(DIRECTIONS FOR THIS TASK) Which lines below hold the word "worst"? Report each one.

--- RECORDS FOR PROCESSING Enclosed Below ---

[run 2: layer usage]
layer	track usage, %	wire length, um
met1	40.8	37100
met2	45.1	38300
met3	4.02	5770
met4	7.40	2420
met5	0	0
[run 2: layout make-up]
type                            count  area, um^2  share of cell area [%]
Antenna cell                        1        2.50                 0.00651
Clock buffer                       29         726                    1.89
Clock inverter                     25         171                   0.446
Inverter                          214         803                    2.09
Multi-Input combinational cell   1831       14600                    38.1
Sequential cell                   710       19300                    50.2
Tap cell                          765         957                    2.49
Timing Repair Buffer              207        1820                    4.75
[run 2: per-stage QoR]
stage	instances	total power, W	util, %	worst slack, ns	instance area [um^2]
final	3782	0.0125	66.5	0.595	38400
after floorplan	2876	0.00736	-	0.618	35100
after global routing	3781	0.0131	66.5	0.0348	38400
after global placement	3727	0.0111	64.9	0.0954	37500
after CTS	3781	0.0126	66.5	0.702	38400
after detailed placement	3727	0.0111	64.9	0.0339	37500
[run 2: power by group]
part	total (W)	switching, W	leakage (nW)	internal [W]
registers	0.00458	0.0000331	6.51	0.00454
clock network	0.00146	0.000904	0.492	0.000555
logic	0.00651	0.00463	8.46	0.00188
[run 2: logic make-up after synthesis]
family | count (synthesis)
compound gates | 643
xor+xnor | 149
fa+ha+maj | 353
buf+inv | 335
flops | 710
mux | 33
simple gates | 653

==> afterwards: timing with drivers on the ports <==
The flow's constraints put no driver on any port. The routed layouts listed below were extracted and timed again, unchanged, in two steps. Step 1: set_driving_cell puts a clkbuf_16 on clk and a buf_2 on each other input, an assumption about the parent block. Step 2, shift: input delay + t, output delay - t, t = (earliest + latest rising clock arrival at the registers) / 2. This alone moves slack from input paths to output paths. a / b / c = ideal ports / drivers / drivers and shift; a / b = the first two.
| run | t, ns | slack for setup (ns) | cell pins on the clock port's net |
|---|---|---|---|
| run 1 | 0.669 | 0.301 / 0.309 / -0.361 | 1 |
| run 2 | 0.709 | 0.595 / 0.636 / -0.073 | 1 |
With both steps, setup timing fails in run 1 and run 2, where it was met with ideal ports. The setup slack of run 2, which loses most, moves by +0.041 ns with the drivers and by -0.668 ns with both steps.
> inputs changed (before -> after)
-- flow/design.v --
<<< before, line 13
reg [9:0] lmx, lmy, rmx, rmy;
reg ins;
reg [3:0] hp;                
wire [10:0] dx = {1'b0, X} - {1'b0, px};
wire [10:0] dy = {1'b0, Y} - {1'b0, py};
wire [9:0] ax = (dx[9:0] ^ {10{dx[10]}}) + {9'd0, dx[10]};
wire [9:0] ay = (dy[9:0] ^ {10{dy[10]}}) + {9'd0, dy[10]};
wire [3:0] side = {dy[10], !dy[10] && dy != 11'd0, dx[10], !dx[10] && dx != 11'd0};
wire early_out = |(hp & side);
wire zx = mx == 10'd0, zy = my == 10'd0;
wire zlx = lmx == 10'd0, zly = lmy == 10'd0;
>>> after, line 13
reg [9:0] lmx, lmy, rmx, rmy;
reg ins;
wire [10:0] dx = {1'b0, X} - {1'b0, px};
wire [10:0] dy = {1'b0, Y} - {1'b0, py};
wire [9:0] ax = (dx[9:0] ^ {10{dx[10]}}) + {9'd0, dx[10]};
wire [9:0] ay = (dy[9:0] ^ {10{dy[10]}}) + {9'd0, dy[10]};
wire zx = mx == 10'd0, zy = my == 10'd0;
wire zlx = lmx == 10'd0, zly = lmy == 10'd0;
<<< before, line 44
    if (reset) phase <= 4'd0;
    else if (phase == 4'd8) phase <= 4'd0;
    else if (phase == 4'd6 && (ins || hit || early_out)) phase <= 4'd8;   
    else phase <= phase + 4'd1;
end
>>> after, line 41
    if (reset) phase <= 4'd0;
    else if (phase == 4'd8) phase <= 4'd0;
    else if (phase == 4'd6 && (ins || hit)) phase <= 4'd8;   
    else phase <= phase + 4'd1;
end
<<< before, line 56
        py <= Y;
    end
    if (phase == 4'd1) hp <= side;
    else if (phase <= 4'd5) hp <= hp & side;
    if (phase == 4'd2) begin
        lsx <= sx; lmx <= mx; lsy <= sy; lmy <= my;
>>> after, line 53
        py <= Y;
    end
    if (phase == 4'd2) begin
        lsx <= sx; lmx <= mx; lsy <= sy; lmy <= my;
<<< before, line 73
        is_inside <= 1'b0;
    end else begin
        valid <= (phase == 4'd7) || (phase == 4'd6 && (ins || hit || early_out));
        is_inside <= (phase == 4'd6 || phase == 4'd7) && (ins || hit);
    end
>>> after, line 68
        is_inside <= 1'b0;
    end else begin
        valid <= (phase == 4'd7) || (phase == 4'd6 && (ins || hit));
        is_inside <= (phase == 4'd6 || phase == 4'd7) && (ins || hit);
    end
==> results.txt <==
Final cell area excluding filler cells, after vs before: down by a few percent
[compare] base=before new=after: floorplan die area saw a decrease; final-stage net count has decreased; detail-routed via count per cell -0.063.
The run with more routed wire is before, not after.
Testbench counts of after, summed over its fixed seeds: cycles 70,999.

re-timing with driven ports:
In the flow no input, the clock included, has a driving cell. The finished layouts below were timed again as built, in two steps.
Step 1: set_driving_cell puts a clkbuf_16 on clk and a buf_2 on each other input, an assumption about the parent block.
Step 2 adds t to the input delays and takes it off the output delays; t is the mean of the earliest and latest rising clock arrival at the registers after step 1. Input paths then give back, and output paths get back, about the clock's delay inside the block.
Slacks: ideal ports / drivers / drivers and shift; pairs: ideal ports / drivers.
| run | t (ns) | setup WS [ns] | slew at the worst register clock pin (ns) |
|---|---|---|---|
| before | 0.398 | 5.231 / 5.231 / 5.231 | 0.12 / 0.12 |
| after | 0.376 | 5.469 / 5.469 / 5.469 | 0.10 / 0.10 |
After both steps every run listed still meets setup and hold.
Source: an optimization exercise on an open RTL-to-GDS flow (aim: small area, a short achievable clock period and few clock cycles). Production flows keep margins and buffers that such runs may drop. The RTL was checked by simulation tests, not by an equivalence proof against the original design.

[config.mk]
export PLATFORM = sky130hd
export DESIGN_NAME = CONVEX
export DESIGN_NICKNAME = CONVEX
export VERILOG_FILES = /design/flow/design.v
export SDC_FILE = /design/flow/constraint.sdc
export NUM_CORES = 4
export LEC_CHECK = 0
export CAP_MARGIN = 20
export CORE_MARGIN = 2
export CORE_UTILIZATION = 55
export SLEW_MARGIN = 20
[run.sh]
#!/bin/bash
# synth_recipe.tcl (not shown) runs the flow's synth.tcl, then flattens the netlist and writes it again
# the make line also repeats each setting of config.mk as NAME=value (left out here)
make -C /OpenROAD-flow-scripts/flow DESIGN_CONFIG=/design/flow/config.mk WORK_HOME=/design/flow/orfs CLKGATE_MAP_FILE= SYNTH_SCRIPT=/design/flow/synth_recipe.tcl finish
[constraint.sdc]
create_clock -name core_clock -period 8.5 [get_ports {CLK}]
set_input_delay 1.7000 -clock core_clock [delete_from_list [all_inputs] [get_ports {CLK}]]
set_output_delay 1.7000 -clock core_clock [all_outputs]
set_load 0.01 [all_outputs]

--- End of Enclosed RECORDS FOR PROCESSING ---

(ANSWER FOR THIS EXERCISE)
stage	instances	total power, W	util, %	worst slack, ns	instance area [um^2]
| run | t (ns) | setup WS [ns] | slew at the worst register clock pin (ns) |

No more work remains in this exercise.